● What to do
Take every line from the records below that includes the word "power".

● Entries supplied
━━━━━━━━━━━━━━━━
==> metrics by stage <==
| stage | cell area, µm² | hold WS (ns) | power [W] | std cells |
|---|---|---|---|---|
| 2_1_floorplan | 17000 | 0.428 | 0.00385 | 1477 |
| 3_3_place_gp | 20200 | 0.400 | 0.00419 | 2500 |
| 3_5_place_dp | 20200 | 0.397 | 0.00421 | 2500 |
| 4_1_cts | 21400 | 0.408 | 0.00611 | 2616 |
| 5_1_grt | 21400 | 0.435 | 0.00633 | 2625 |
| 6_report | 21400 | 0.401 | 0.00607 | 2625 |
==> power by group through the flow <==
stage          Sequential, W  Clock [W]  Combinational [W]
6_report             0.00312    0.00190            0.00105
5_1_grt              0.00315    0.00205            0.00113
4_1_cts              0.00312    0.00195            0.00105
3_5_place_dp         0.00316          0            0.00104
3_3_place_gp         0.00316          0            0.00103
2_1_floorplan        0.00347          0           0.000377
━━━━━━━━━━━━━━━━
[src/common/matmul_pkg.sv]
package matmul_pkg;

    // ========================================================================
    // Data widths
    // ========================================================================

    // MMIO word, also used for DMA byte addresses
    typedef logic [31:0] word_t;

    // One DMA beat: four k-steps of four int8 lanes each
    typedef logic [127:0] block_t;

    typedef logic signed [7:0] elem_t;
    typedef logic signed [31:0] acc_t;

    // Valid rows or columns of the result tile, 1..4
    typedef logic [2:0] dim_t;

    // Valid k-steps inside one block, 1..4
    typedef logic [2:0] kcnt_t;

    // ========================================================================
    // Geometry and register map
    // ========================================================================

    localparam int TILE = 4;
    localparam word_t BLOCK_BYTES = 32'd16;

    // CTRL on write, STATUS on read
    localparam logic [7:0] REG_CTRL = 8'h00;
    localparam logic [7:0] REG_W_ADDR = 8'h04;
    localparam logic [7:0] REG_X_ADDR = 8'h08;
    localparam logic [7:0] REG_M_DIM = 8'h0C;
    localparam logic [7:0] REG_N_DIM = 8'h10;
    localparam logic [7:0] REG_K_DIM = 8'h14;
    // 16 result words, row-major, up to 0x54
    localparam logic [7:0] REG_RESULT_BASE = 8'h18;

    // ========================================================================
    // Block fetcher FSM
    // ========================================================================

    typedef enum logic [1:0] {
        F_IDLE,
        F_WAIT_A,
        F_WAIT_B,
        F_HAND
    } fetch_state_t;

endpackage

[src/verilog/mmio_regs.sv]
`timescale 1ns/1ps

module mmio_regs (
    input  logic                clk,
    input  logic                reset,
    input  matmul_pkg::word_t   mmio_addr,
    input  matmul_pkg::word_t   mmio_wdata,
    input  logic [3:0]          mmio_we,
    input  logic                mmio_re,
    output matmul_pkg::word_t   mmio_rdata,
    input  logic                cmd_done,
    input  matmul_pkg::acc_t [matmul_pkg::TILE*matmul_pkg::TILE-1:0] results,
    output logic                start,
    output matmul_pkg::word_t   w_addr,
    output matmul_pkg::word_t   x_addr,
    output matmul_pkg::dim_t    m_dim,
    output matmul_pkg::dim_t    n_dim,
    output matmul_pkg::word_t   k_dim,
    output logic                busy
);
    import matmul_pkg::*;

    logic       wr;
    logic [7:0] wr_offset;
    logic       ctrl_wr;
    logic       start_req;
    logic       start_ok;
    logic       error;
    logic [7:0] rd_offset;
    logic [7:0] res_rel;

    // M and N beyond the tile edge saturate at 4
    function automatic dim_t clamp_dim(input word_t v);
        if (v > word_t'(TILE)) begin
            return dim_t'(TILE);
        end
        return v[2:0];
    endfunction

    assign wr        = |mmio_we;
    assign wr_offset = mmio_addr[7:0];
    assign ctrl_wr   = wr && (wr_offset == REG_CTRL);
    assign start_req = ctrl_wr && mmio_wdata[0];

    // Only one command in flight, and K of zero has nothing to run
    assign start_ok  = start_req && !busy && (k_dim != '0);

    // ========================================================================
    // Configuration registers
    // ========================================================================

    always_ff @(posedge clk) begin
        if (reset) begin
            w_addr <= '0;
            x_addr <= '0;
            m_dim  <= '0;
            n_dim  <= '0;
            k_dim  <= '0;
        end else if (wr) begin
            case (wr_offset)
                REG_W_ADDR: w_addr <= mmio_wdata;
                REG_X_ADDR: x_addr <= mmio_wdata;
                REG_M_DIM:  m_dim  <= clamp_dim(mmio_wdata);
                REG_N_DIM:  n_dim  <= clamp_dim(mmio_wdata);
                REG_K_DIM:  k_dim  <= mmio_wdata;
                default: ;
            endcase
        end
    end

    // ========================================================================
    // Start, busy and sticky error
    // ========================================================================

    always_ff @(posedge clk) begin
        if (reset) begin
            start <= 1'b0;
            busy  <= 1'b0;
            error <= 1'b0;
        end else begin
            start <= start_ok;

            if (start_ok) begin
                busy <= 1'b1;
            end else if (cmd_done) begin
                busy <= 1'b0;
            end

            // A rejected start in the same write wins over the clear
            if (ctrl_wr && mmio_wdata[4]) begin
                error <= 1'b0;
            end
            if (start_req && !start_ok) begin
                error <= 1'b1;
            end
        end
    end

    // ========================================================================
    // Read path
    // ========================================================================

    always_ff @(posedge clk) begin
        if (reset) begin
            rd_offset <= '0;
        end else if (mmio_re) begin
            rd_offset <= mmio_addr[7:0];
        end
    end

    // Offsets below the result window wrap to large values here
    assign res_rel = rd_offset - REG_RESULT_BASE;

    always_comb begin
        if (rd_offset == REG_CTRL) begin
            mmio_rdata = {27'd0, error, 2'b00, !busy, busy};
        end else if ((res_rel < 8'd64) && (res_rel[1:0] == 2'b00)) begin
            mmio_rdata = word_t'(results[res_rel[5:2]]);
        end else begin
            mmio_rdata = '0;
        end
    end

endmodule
━━━━━━━━━━━━━━━━
● Expected output
| stage | cell area, µm² | hold WS (ns) | power [W] | std cells |
==> power by group through the flow <==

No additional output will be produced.